Plasmonic enhanced Cu ₂ O-Au-BFO photocathodes for solar hydrogen production

A novel Cu ₂ O-Au-BFO heterostructure photocathode was constructed which significantly improved the efficiency of photo-generated carrier transfer for solar hydrogen production. A BiFeO ₃ (BFO) ferroelectric film was synthesized on top of a Cu ₂ O layer by a sputtering process. The BFO layer acted to protect the Cu ₂ O layer from photochemical corrosion, increasing photoelectrochemical (PEC) stability.
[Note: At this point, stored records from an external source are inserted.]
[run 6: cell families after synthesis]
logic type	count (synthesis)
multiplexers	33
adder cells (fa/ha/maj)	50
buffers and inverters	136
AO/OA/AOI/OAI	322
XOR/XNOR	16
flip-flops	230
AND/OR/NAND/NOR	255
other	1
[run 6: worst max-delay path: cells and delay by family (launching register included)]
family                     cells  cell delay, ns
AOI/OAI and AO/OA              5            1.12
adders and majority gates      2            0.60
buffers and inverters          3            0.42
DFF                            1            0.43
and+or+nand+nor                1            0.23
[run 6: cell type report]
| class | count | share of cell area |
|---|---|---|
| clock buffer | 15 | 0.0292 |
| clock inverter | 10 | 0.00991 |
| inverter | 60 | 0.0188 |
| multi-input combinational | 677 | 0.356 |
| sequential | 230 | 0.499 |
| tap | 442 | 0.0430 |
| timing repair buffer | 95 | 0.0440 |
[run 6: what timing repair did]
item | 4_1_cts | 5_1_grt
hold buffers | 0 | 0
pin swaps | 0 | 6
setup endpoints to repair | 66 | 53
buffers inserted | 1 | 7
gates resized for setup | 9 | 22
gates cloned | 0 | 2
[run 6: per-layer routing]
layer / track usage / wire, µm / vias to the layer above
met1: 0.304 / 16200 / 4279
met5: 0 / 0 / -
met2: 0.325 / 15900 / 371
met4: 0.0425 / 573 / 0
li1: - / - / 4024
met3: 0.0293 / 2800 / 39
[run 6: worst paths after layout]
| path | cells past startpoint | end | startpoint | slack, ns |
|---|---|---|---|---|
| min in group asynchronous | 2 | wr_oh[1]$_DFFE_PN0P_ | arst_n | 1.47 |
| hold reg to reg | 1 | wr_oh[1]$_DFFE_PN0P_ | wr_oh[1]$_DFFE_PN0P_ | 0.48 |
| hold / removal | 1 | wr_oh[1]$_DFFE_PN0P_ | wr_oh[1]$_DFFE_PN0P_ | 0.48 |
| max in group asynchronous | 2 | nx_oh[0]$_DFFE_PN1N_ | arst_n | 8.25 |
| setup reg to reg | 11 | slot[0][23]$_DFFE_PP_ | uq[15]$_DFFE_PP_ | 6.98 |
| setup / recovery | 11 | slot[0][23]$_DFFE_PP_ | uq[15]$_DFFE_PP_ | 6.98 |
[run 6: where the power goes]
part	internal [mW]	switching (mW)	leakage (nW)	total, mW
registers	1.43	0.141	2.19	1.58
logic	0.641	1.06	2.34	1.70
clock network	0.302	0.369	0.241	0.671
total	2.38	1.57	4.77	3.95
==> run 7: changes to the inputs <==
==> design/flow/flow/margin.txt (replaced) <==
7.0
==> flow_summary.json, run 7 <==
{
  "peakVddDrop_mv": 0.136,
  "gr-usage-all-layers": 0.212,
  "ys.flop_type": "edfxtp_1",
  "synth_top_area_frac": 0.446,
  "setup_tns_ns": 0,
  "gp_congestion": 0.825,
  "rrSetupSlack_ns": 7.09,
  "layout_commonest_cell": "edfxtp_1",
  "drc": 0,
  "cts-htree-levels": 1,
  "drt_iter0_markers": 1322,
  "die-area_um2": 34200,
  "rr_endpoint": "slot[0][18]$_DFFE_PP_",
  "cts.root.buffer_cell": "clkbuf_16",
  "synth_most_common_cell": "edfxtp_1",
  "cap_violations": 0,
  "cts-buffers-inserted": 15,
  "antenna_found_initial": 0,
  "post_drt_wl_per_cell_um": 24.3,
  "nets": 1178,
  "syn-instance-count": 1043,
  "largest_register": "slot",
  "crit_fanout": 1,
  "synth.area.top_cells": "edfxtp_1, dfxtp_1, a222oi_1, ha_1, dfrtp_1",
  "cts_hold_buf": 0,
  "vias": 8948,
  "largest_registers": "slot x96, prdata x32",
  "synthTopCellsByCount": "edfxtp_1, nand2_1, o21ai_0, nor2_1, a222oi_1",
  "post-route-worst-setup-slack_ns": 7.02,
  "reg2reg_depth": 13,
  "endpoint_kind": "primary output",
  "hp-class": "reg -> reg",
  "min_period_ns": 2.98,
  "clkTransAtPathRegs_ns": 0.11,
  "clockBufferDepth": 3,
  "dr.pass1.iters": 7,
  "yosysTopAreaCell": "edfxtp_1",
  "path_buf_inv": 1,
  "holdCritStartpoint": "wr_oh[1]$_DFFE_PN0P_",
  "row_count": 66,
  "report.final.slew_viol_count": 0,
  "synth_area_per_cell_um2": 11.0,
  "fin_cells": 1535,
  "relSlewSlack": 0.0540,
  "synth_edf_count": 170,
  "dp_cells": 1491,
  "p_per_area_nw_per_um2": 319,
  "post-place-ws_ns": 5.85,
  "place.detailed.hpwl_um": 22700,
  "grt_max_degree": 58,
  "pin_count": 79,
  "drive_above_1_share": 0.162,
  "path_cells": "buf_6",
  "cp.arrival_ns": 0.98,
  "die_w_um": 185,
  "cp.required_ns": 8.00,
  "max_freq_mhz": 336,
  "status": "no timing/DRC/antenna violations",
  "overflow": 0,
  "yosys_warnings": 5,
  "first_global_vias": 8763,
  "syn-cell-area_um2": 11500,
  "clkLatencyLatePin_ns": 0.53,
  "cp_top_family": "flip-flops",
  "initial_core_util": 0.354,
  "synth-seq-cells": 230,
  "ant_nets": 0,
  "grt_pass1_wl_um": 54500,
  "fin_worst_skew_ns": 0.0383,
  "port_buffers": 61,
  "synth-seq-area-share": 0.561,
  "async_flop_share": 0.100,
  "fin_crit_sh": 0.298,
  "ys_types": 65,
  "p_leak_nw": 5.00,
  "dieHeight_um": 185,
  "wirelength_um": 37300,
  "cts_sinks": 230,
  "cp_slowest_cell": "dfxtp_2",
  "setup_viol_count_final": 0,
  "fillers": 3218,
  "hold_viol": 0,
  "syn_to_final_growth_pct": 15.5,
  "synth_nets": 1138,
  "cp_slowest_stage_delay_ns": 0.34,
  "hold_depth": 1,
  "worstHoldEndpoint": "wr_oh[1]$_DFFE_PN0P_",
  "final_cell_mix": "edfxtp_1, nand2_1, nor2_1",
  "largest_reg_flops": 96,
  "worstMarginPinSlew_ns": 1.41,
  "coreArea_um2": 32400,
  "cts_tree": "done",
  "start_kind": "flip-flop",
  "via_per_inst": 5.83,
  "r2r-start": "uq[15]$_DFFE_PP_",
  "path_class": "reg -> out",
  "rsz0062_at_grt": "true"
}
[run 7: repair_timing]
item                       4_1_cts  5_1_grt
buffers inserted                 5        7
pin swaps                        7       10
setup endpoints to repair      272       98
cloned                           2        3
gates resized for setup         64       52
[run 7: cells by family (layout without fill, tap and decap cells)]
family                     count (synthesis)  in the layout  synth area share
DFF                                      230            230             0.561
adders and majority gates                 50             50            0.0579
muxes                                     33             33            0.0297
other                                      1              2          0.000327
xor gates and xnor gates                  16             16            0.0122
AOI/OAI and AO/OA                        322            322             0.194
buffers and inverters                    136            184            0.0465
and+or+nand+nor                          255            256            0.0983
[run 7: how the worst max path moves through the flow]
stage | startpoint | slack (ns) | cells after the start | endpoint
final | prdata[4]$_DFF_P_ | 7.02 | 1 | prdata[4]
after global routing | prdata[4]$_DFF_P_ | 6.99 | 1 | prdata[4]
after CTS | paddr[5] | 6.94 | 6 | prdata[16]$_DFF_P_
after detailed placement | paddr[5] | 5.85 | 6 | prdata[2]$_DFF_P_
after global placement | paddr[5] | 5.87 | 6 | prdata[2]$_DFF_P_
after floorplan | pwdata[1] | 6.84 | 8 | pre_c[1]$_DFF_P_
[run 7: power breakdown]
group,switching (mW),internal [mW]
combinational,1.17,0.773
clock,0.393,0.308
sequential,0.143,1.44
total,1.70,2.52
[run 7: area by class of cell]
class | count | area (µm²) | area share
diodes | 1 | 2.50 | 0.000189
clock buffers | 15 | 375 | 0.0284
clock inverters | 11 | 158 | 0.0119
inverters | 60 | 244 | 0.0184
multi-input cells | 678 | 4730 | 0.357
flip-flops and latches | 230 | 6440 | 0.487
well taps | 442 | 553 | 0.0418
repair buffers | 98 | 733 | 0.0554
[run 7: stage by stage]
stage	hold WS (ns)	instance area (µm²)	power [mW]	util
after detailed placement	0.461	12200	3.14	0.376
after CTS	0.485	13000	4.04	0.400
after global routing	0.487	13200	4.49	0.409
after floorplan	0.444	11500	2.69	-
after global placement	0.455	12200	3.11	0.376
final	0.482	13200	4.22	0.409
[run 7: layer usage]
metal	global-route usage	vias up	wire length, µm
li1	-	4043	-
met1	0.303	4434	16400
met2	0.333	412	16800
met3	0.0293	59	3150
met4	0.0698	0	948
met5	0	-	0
This is an optimization exercise on Yosys and OpenROAD, whose aim is small area, a short achievable clock period and few clock cycles per item, not a production implementation.
Where RTL was checked, it was by simulation tests only, not by an equivalence proof against the original.
Only the layout flow was run in runs 4 and 5; the RTL was not checked for function there.
Power and IR drop assume default switching activity.

[flow/design.v]
module muldiv_engine #(
  parameter int WIDTH      = 32,
  parameter int MUL_STAGES = 2
) (
  input  logic             clock,
  input  logic             reset,
  input  logic             flush,
  input  logic [WIDTH-1:0] in_src0,
  input  logic [WIDTH-1:0] in_src1,
  input  logic [1:0]       in_op,
  input  logic             in_sign,
  input  logic             in_valid,
  output logic             in_ready,
  output logic             out_valid,
  input  logic             out_ready,
  output logic [WIDTH-1:0] out_res0,
  output logic [WIDTH-1:0] out_res1,
  output logic             busy
);
  localparam logic [2:0] IDLE = 3'd0;
  localparam logic [2:0] MUL  = 3'd1;
  localparam logic [2:0] NORM = 3'd2;
  localparam logic [2:0] DIV  = 3'd3;
  localparam logic [2:0] DONE = 3'd4;
  localparam logic [1:0] OP_MUL = 2'd1;
  localparam logic [1:0] OP_DIV = 2'd2;
  logic [2:0]  state;
  logic [4:0]  cnt;      
  logic [63:0] P;        
  logic [34:0] A;        
  logic [32:0] B;        
  logic        qneg;
  logic [5:0]  bc;       
  logic accept;
  assign in_ready  = (state == IDLE) && !flush;
  assign accept    = in_valid && in_ready;
  assign out_valid = (state == DONE);
  assign busy      = (state != IDLE);
  muldiv_add #(.N(32)) u_neg0 (.a(P[31:0]  ^ {32{qneg}}), .b(32'd0), .cin(qneg), .s(out_res0));
  assign out_res1 = P[63:32];
  logic        nega, negb, dz, swap;
  logic [31:0] yb, bm1, mcand, mplier;
  logic [34:0] ealign;
  logic [5:0]  la, lb, lmin;
  logic [4:0]  ma, mb;
  logic        za, zb;
  logic [6:0]  diff;
  assign nega   = in_sign & in_src0[31];
  assign negb   = in_sign & in_src1[31];
  assign yb     = in_src1 ^ {32{negb}};
  muldiv_msb u_msba (.x({in_src0[31] & ~in_sign, in_src0[31:1] ^ in_src0[30:0]}), .m(ma), .z(za));
  muldiv_msb u_msbb (.x({in_src1[31] & ~in_sign, in_src1[31:1] ^ in_src1[30:0]}), .m(mb), .z(zb));
  assign la     = za ? 6'd0 : {1'b0, ma} + 6'd1;
  assign lb     = zb ? 6'd0 : {1'b0, mb} + 6'd1;
  muldiv_add #(.N(32)) u_bm1 (.a(in_src1), .b(32'hffffffff), .cin(1'b0), .s(bm1));
  assign dz     = (in_src1 == 32'd0);
  assign swap   = zb ? 1'b0 : za ? 1'b1 : (mb > ma);
  assign lmin   = swap ? la : lb;
  assign mcand  = swap ? in_src1 : in_src0;
  assign mplier = swap ? in_src0 : in_src1;
  assign diff   = (za ? 7'h7f : {2'b00, ma}) + {6'd0, nega} - (zb ? 7'h7f : {2'b00, mb});
  assign ealign = {35{~dneg}}
                ^ (35'(A << {cnt, 1'b1})
                   | ({35{~dpos | dneg}} & ~(35'h7ffffffff << {cnt, 1'b1})));
  function automatic logic [5:0] booth_ctl(input logic [4:0] w);
    booth_ctl = {w[4] & ~(w[3] & w[2]), w[3] ^ w[2],
                 (w[4] & ~w[3] & ~w[2]) | (~w[4] & w[3] & w[2]),
                 w[2] & ~(w[1] & w[0]), w[1] ^ w[0],
                 (w[2] & ~w[1] & ~w[0]) | (~w[2] & w[1] & w[0])};
  endfunction
  logic [37:0] bx, bxa, bxb;
  logic [3:0]  cnt_dn, ia, ib;
  logic [5:0]  bc_next, bca, bcb;
  logic        n1, o1, t1b, n0, o0, t0b;
  logic [34:0] s1, s0, pp1, pp0;
  logic [63:0] mul_next;
  assign cnt_dn  = cnt[3:0] - 4'd1;
  assign bx      = {{4{B[32]}}, B, 1'b0};
  assign bc_next = booth_ctl(bx[{cnt_dn, 2'b00} +: 5]);
  assign ia      = za ? 4'd0 : 4'(({1'b0, ma} + 6'd1) >> 2);
  assign ib      = zb ? 4'd0 : 4'(({1'b0, mb} + 6'd1) >> 2);
  assign bxa     = {{5{in_sign & in_src0[31]}}, in_src0, 1'b0};
  assign bxb     = {{5{in_sign & in_src1[31]}}, in_src1, 1'b0};
  assign bca     = booth_ctl(bxa[{ia, 2'b00} +: 5]);
  assign bcb     = booth_ctl(bxb[{ib, 2'b00} +: 5]);
  assign {n1, o1, t1b, n0, o0, t0b} = bc;
  assign s1  = ({35{o1}} & A) | ({35{t1b}} & {A[33:0], 1'b0});
  assign s0  = ({35{o0}} & A) | ({35{t0b}} & {A[33:0], 1'b0});
  assign pp1 = s1 ^ {35{n1}};
  assign pp0 = s0 ^ {35{n0}};
  logic [37:0] ml, my1, my0, cs_s, cs_c;
  logic [2:0]  mu;
  assign ml   = {P[33:0], 1'b0, n1, 1'b0, n0};
  assign my1  = {pp1[34], pp1, 2'b00};
  assign my0  = {{3{pp0[34]}}, pp0};
  assign cs_s = ml ^ my1 ^ my0;
  assign cs_c = (ml & my1) | (ml & my0) | (my1 & my0);
  assign mu   = {2'b00, cs_c[37]} - {2'b00, my1[37]} - {2'b00, my0[37]};
  muldiv_add #(.N(64)) u_mul (.a({P[59:34], cs_s}), .b({{23{mu[2]}}, mu, cs_c[36:0], 1'b0}),
                              .cin(1'b0), .s(mul_next));
  logic [34:0] rx, d1, d2a, eh;
  logic [35:0] d2b, cs3_s, cs3_c;
  logic        sd1, sd2a, sd2b;
  logic        ge1, ge2, dpos, dneg, cval, cdec;
  logic [31:0] r2;
  assign rx    = {{3{dneg & P[63]}}, P[63:32]};
  assign eh    = {A[34], A[34:1]};
  assign cval  = dneg | dpos;
  assign cdec  = ~dneg & dpos;
  assign cs3_s = {rx[34], rx} ^ {A[34], A} ^ {eh[34], eh};
  assign cs3_c = {((rx & A) | (rx & eh) | (A & eh)), cval};
  muldiv_add2 #(.N(35)) u_d1  (.a(rx), .b(A),  .cv(cval), .cd(cdec), .s(d1),  .sd(sd1));
  muldiv_add2 #(.N(35)) u_d2a (.a(rx), .b(eh), .cv(cval), .cd(cdec), .s(d2a), .sd(sd2a));
  muldiv_add2 #(.N(36)) u_d2b (.a(cs3_s), .b(cs3_c), .cv(cval), .cd(cdec), .s(d2b), .sd(sd2b));
  assign ge1 = sd1 ^ ~dneg;
  assign ge2 = ge1 ? (sd2b ^ ~dneg) : (sd2a ^ ~dneg);
  assign r2  = ge1 ? (ge2 ? d2b[31:0] : d1[31:0]) : (ge2 ? d2a[31:0] : P[63:32]);
  always_ff @(posedge clock) begin
    if (reset) begin
      state <= IDLE;
    end else if (flush) begin
      state <= IDLE;
    end else begin
      case (state)
        IDLE: begin
          if (accept) begin
            if (in_op == OP_MUL) state <= MUL;
            else if (in_op == OP_DIV) state <= (dz || diff[6]) ? DONE : NORM;
          end
        end
        MUL:  if (cnt == 5'd0) state <= DONE;
        NORM: state <= DIV;
        DIV:  if (cnt == 5'd0) state <= DONE;
        DONE: if (out_ready) state <= IDLE;
        default: state <= IDLE;
      endcase
    end
  end
  always_ff @(posedge clock) begin
    case (state)
      IDLE: begin
        if (accept) begin
          if (in_op == OP_DIV) begin
            A    <= {3'b000, (nega & ~negb) ? bm1 : yb};
            P    <= {in_src0, {32{dz}}};
            cnt  <= diff[5:1];
            dpos <= ~negb;
            dneg <= nega;
            qneg <= (nega ^ negb) & ~dz;
          end else begin
            A    <= {{3{in_sign & mcand[31]}}, mcand};
            B    <= {in_sign & mplier[31], mplier};
            bc   <= swap ? bca : bcb;
            P    <= 64'd0;
            cnt  <= {1'b0, lmin[5:2]};
            qneg <= 1'b0;
          end
        end
      end
      MUL: begin
        P   <= mul_next;
        bc  <= bc_next;
        cnt <= cnt - 5'd1;
      end
      NORM: begin
        A <= ealign;
      end
      DIV: begin
        P   <= {r2, P[29:0], ge1, ge2};
        A   <= {{2{A[34]}}, A[34:2]};
        cnt <= cnt - 5'd1;
      end
      default: ;
    endcase
  end
endmodule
The p–n heterojunction between Cu ₂ O and BFO layers enhanced the PEC properties by suppressing charge recombination and improved interfacial charge transfer efficiency. When Cu ₂ O and BFO are interfaced by Au Nanoparticles (NPs) the PEC performance was further enhanced, due to hot-electron transfer at the plasmonic resonance. After positive poling, the depolarization field across the whole volume of BFO film drove electrons into the electrolyte solution, inducing a significant anodic shift, V _op of 1.01 V vs. RHE, together with a significantly enhanced photocurrent density of −91 μA/cm ² at 0 V vs. RHE under 100 mW/cm ² illumination. The mechanism was investigated through experimental and theoretivcal calculations.